Just be sure to take it all with a grain of salt because that is a narrow minority urban view. Afterall, the majority of the world’s population are still farmers and fisher folk. And under the principles of universal sufferage and one vote one value, it is the farmers perspective of high food prices that should, but rarely does, prevail over the bleatings of minority urban panic merchants.
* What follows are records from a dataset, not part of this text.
File: config.mk
export PLATFORM = sky130hd
export DESIGN_NAME = alu_issue_arbiter
export DESIGN_NICKNAME = d
export VERILOG_FILES = /design/src/rtl/alu_issue_arbiter.sv
export SDC_FILE = /design/constraint.sdc
export NUM_CORES = 1
export LEC_CHECK = 0
export CORE_AREA = 5 5 160 162
export CTS_BUF_LIST = sky130_fd_sc_hd__clkbuf_8
export DETAILED_ROUTE_END_ITERATION = 10
export DIE_AREA = 0 0 165 167
export SLEW_MARGIN = 20
export SYNTH_ARGS = -nofsm -noshare
export SYNTH_HDL_FRONTEND = slang
export SYNTH_SLANG_ARGS = --single-unit
File: constraint.sdc
create_clock -name clk -period 5.1 [get_ports clk]
set_input_delay 1.02 -clock clk [delete_from_list [all_inputs] [get_ports clk]]
set_output_delay 1.02 -clock clk [all_outputs]
set_load 0.05 [all_outputs]
File: src/rtl/alu_issue_arbiter.sv
// alu_issue_arbiter: round-robin sharing of one registered ALU with a tagged response FIFO
module alu_issue_arbiter #(
  parameter int NUM_REQ = 4,
  parameter int ID_W = 2,
  parameter int RSP_DEPTH = 2
) (
  input  logic clk,
  input  logic rst,
  input  logic [NUM_REQ-1:0] req_valid,
  input  logic [4*NUM_REQ-1:0] req_opcode,
  input  logic [32*NUM_REQ-1:0] req_a,
  input  logic [32*NUM_REQ-1:0] req_b,
  output logic [NUM_REQ-1:0] req_ready,
  output logic [3:0] alu_opcode,
  output logic [31:0] alu_a,
  output logic [31:0] alu_b,
  input  logic [31:0] alu_result,
  output logic rsp_valid,
  output logic [ID_W-1:0] rsp_id,
  output logic [31:0] rsp_result,
  output logic rsp_illegal,
  input  logic rsp_ready
);
  localparam int PW = $clog2(RSP_DEPTH);
  localparam int CW = PW + 1;
  logic [ID_W-1:0] rr_ptr, gid, idx, tag_id;
  logic tag_ill, inflight, found, can_issue, pop, ill;
  logic [CW-1:0] count;
  logic [PW-1:0] wptr, rptr;
  logic [ID_W+32:0] mem [RSP_DEPTH];
  assign rsp_valid = count != '0;
  assign pop = rsp_valid && rsp_ready;
  // credit counts the in-flight op so a result always has a FIFO slot waiting
  assign can_issue = (CW+1)'(count) + (CW+1)'(inflight) - (CW+1)'(pop) < (CW+1)'(RSP_DEPTH);
  always_comb begin
    found = 1'b0;
    gid = '0;
    idx = '0;
    for (int k = 0; k < NUM_REQ; k++) begin
      idx = ID_W'((int'(rr_ptr) + k) % NUM_REQ);
      if (!found && req_valid[idx]) begin
        found = 1'b1;
        gid = idx;
      end
    end
    found = found && can_issue && !rst;
  end
  assign req_ready = found ? NUM_REQ'(1) << gid : '0;
  assign alu_opcode = found ? req_opcode[{gid, 2'b00} +: 4] : 4'hf;
  assign alu_a = found ? req_a[{gid, 5'b00000} +: 32] : '0;
  assign alu_b = found ? req_b[{gid, 5'b00000} +: 32] : '0;
  assign ill = alu_opcode inside {4'd3, 4'd5} || alu_opcode >= 4'd11;
  assign {rsp_id, rsp_illegal, rsp_result} = mem[rptr];
  always_ff @(posedge clk) begin
    if (rst) begin
      inflight <= 1'b0;
      rr_ptr <= '0;
      count <= '0;
      wptr <= '0;
      rptr <= '0;
      tag_id <= '0;
      tag_ill <= 1'b0;
    end else begin
      inflight <= found;
      if (found) begin
        tag_id <= gid;
        tag_ill <= ill;
        rr_ptr <= gid == ID_W'(NUM_REQ - 1) ? '0 : gid + 1'b1;
      end
      if (inflight) begin
        mem[wptr] <= {tag_id, tag_ill, alu_result};
        wptr <= wptr + 1'b1;
      end
      if (pop) rptr <= rptr + 1'b1;
      count <= count + CW'(inflight) - CW'(pop);
    end
  end
  always_ff @(posedge clk)
    if (!rst && inflight && !pop) assert (count != CW'(RSP_DEPTH));
endmodule

== Word level (Yosys, flattened, before mapping) ==
Memory sizes are Yosys's and may differ from the RTL's. A register that Yosys moved wholly into a read port is not among the register bits.
Cells that the tools add are included.

* Output and inout port bits: 108
* Bits in read-only memories: 0
* Input bits: 311
* Flip-flop bits (word level): 10
* RAM bits: 70
* Latch bits: 0
* Word-level logic and storage cells: 70
* Memories: 1

* Add/subtract/negate cells: 10
* Mux-type cells: 26
* Multipliers: 0
* Shift-type cells: 4
* Bitwise operators: 0
* Reduce and logical (&&, ||, !) cells: 13
* Eq/ne operators: 3
* Magnitude comparators: 6
* Div/mod/pow operators: 0

{| class="wikitable"
|+ Memory list
! memory !! words !! bits a word !! rd ports !! clocked after memory_dff !! write ports !! RTL line !! text
|-
| mem || 2 || 35 || 1 || 1 || 1 || 30 || <nowiki>logic [ID_W+32:0] mem [RSP_DEPTH];</nowiki>
|}

{| class="wikitable"
|+ Operator list
! operator !! count
|-
| $shiftx A128 B8 Y32 || 2
|-
| $mux W32 || 2
|-
| $shiftx A16 B5 Y4 || 1
|-
| $mux W1 || 13
|-
| $lt A2 B3 Y1 const B || 4
|-
| $mux W2 || 5
|-
| $bmux W1 S2 || 4
|-
| $mux W4 || 2
|-
| $logic_and A1 B1 Y1 || 6
|-
| $add A2 B1 Y2 const B || 2
|-
| $add A2 B2 Y2 const B || 2
|-
| $eq A4 B2 Y1 const B || 1
|-
| $eq A4 B3 Y1 const B || 1
|-
| $ge A4 B4 Y1 const B || 1
|-
| $logic_not A1 Y1 || 4
|-
| $reduce_bool A2 Y1 || 2
|-
| $shl A1 B2 Y4 const A || 1
|-
| $add A2 B1 Y3 || 1
|-
| $lt A3 B2 Y1 const B || 1
|-
| $sub A3 B1 Y3 || 1
|-
| $add A1 B1 Y1 const B || 2
|-
| $add A2 B1 Y2 || 1
|-
| $eq A2 B2 Y1 const B || 1
|-
| $sub A2 B1 Y2 || 1
|-
| $logic_or A1 B1 Y1 || 1
|}

== Depth between registers and ports, before layout ==
* Depth after elaboration: 18
* Depth in mapped cells: 14
* Depth with buffers taken out: 13

== Worst setup path after synthesis ==
Ideal clock, no wire load.

* Kind: input port to output port
* Start point: in rsp_ready
* End point: out alu_b[11]
* Buffers on the path: 2
* Arrival: 4.040 ns
* Required time: 4.080 ns
* Setup slack: 0.040 ns
* Stages: 12
* Cell sequence: and2_1 -> ha_1 -> inv_1 -> ha_1 -> inv_1 -> fa_1 -> xnor2_1 -> o311ai_0 -> or2_1 -> buf_2 -> buf_1 -> a211oi_1

* Longest elaborated chain between the ends: 6

{| class="wikitable"
|+ RTL lines
! element !! RTL line !! text
|-
| from (decl) || 22 || <nowiki>input logic rsp_ready</nowiki>
|-
| $logic_and A1 B1 Y1 || 32 || <nowiki>assign pop = rsp_valid && rsp_ready;</nowiki>
|-
| $sub A3 B1 Y3 || 34 || <nowiki>assign can_issue = (CW+1)'(count) + (CW+1)'(inflight) - (CW+1)'(pop) < (CW+1)'(RSP_DEPTH);</nowiki>
|-
| $lt A3 B2 Y1 || 34 ||
|-
| $logic_and A1 B1 Y1 (2 in series) || 46 || <nowiki>found = found && can_issue && !rst;</nowiki>
|-
| $mux W32 || 51 || <nowiki>assign alu_b = found ? req_b[{gid, 5'b00000} +: 32] : '0;</nowiki>
|-
| to (decl) || 16 || <nowiki>output logic [31:0] alu_b,</nowiki>
|}

No other way between the ends.

== Final worst setup path ==
* Start point: in rsp_ready
* End point: out alu_a[12]

* Longest elaborated chain between the ends: 6

{| class="wikitable"
|+ RTL lines
! element !! RTL line !! text
|-
| $logic_and A1 B1 Y1 || 32 ||
|-
| via pop || 27 || <nowiki>logic tag_ill, inflight, found, can_issue, pop, ill;</nowiki>
|-
| $sub A3 B1 Y3 || 34 ||
|-
| $lt A3 B2 Y1 || 34 ||
|-
| $logic_and A1 B1 Y1 (2 in series) || 46 ||
|-
| $mux W32 || 50 || <nowiki>assign alu_a = found ? req_a[{gid, 5'b00000} +: 32] : '0;</nowiki>
|-
| to (decl) || 15 || <nowiki>output logic [31:0] alu_a,</nowiki>
|}

The timed path passes the listed nets, and every way through them passes these cells.

==> flow_summary.ini <==
[run_status]
outcome = complete, no violations

[logic_synthesis]
yosys-top-cells-area = edfxtp_1 38%, a211oi_1 18%, mux2i_1 13%
synth-seq-area-share = 0.423
synth_top_area_frac = 0.383
synth.top_cells.by_count = 128 x a211oi_1, 70 x edfxtp_1, 69 x mux2i_1
synth_ff_type = edfxtp_1
synth_warnings = 0
ys_async_sr_fraction = 0
synthesis.nets = 819
synth-edff-count = 70
synth_cell_types = 36
syn_area_sq_um = 5480
avgSynthCellArea_sq_um = 10.9
synthMostInstantiatedCell = a211oi_1
synth_largest_area_cell = edfxtp_1
syn_inst = 501
synth-seq-cells = 81

[critical_path]
cp_max_fo = 40
r2r_end = tag_ill$_SDFFE_PP0P_
worstPathRequired_ns = 4.08
slowest_delay_ns = 0.45
slowest_stage = clkdlybuf4s50_1
endpoint_kind = output port
r2r_start = count[1]$_SDFF_PP0_
arrival_ns = 3.91
cpLargestDelayFamily = buffers and inverters
crit_chain = clkdlybuf4s50_1 > and2_1 > ha_1 > inv_1 > ha_1 > inv_1 > fa_1 > xnor2_1 > o311ai_0 > or2_4 > buf_12 > a211oi_1 > buf_12
rr_worst_depth = 14
critPathKind = input port to output port
path_buf_inv = 5
r2r_setup_slack_ns = 1.91
critPathLaunchType = input port

[detailed_routing]
detail_route.vias_per_cell = 4.57
wl_per_cell_um = 23.0
drc = 0
firstDrtPassIters = 4
drt_first_iter_violations = 214
drt-total-wl_mm = 28.2
detail-route-antenna-nets = 0
vias = 5607

[hold_path]
hold_path_class = flip-flop to flip-flop
holdCritStartpoint = tag_id[1]$_SDFFE_PP0P_
min_to = mem[0][34]$_DFFE_PP_
hold_path_depth = 0

[clock_network]
clk_pin_slew_ns = 0.08
cts.sinks = 81
cts_resized = 0
clkLatencyLatePin_ns = 0.34
holdBufCountCts = 0
htreeDepth = 3
cts_tree = yes
cts_setup_buffers = 0
clockRootBuffer = clkbuf_8
clockBufferDepth = 2
cts-buffers-inserted = 9

[placed_design]
place_congestion = 0.946
port_buffers = 418
hpwlAfterDp_mm = 23.2
pre_cts_ws_ns = 0.198

[global_route]
antenna_found_initial = 3
grt.total_usage = 0.193
grt_pass1_vias = 5834
grt_pass1_wl_mm = 38.9
grt_max_degree = 77
grt_overflow = 0

[floorplanning]
io_pins = 419
fp.dieH_um = 167
start_util = 0.229
coreArea_sq_um = 24000
fp.dieW_um = 165
rows = 57
dieArea_sq_um = 27600

[sta]
rsz0062_at_grt = true
worst_pin_slew_ns = 0.849
finalHoldViolCount = 0
fin_crit_sh = 0.966
fmax_mhz = 203
fin_skew_ns = 0.00659
setup_viol = 0
slew_headroom = 0.434
slew_violations = 0
fin_hold_ws_ns = 0.455
min_period_ns = 4.93
layout_setup_ws_ns = 0.171

[final_layout]
postLayoutCoreUtil = 0.462
syn_to_final_growth_pct = 102
drive_gt1_frac = 0.183
layout.nets = 1214
n_fill_cell = 2307

[power]
leakagePower_uw = 0.00409
ir_drop_v = 0.000330
power_density_nw_per_um2 = 580

[job]
cap_violations = 0
==> worst reg2reg max path: cells and delay by family, from the launching register on <==
family	cells	cell delay, ns
simple gates	4	0.96
fa+ha+maj	3	0.79
buf+inv	4	0.44
compound gates	2	0.41
flops	1	0.36
xor+xnor	1	0.13
==> power by group <==
| part | internal (uW) | switching, uW |
|---|---|---|
| combinational | 2130 | 2860 |
| clock | 326 | 227 |
| sequential | 834 | 40.7 |
| total | 3290 | 3120 |
==> flip-flops by register name (all words and copies together), names as in the netlist, named ones only <==
| register | count |
|---|---|
| mem | 70 |
| inflight | 1 |
| wptr | 1 |
| rr_ptr | 2 |
| tag_id | 2 |
| rptr | 1 |
| count | 2 |
| tag_ill | 1 |
==> final cells by class <==
| class | count | area [sq um] | area share |
|---|---|---|---|
| multi-input combinational | 363 | 2990 | 0.270 |
| tap | 324 | 405 | 0.0366 |
| antenna | 3 | 7.51 | 0.000678 |
| clock buffer | 9 | 124 | 0.0112 |
| inverter | 7 | 26.3 | 0.00237 |
| timing repair buffer | 434 | 5070 | 0.458 |
| clock inverter | 6 | 115 | 0.0104 |
| sequential | 81 | 2320 | 0.210 |
==> metrics by stage <==
stage	instance area [sq um]	instances	TNS [ns]	total power, uW
finish	11100	1227	0	6420
global route	11100	1227	-0.0522	6720
CTS	11000	1224	0	6440
detailed placement	10700	1209	0	5860
global placement	10700	1209	0	5870
floorplan	5480	501	0	3550
==> worst max-delay path by stage <==
stage | from | end | depth (start not counted)
CTS | rsp_ready | alu_b[16] | 13
detailed placement | rsp_ready | alu_a[12] | 13
floorplan | rsp_ready | alu_b[11] | 12
global route | rsp_ready | alu_b[15] | 13
finish | rsp_ready | alu_a[12] | 13
global placement | rsp_ready | alu_a[25] | 13
==> per-layer routing <==
| layer | share of wire | GRT usage | vias to the layer above |
|---|---|---|---|
| met5 | 0 | 0 | - |
| met2 | 0.51 | 0.336 | 236 |
| met3 | 0.12 | 0.0934 | 27 |
| met4 | 0.017 | 0.0452 | 0 |
| met1 | 0.36 | 0.209 | 2617 |
| li1 | - | - | 2727 |
==> cells in the final DEF (no fill, tap or decap), types with 6 or more instances in the layout <==
cell type	synthesis	layout
a211oi_1	128	112
a211oi_2	0	16
a21oi_1	9	9
and2_0	6	6
and2_1	63	63
buf_12	0	76
buf_4	5	12
clkbuf_8	0	9
clkdlybuf4s50_1	0	346
dfxtp_1	11	11
edfxtp_1	70	70
ha_1	6	6
mux2_2	35	35
mux2i_1	69	69
nand2_1	13	13
nor2_1	6	6
nor2b_1	6	6
==> cells by family (layout without fill, tap and decap cells) <==
kind of cell | count (synthesis) | after routing | share of synthesized area
other | 0 | 3 | 0
AO/OA/AOI/OAI | 146 | 146 | 0.199
adder cells (fa/ha/maj) | 7 | 7 | 0.0173
AND/OR/NAND/NOR | 103 | 103 | 0.109
multiplexers | 104 | 104 | 0.198
flip-flops | 81 | 81 | 0.423
buffers and inverters | 57 | 456 | 0.0486
XOR/XNOR | 3 | 3 | 0.00479
Note: power is estimated with default switching activity, not from simulation.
It should not be forgotten that in the entire sweep of human history prior to 90 years ago, almost all non-railway transport fuel was grown on farms and the trade-off between the use of grain for food or transport was a central element of all human commerce. A part of every farm was set aside as the “horse paddock” and part of every oat or corn crop was set aside for both family consumption and horse transport and traction purposes. The family’s ride into town was fueled by a stomach full of grass but it was the bag of oats, that was contentedly munched on while the shopping was done, that fueled the ride back home. Every farmer also knew that if they wanted the ploughing done on schedule then they would need a few more bags of supplemental grain to maintain the effort. And all the products the family had bought had been transported by animals whose sole source of fuel was grain that had been bought in the same market where the same grains (of slightly different quality) were sold as food for humans.

In fact, the traditional Amish communities are still doing it to this very day. And somehow, lumping them in with the likes of Pol Pot, Adolf and uncle Jo Stalin seems just a wee bit over the top, don’t you think? Especially when you look at their CO2 emissions per capita. And if the Amish are committing crimes against humanity for diverting human food for transport purposes then what does that say about Hindu farmers who, for religious reasons, allow perfectly good cows to die of old age, un-eaten by anyone?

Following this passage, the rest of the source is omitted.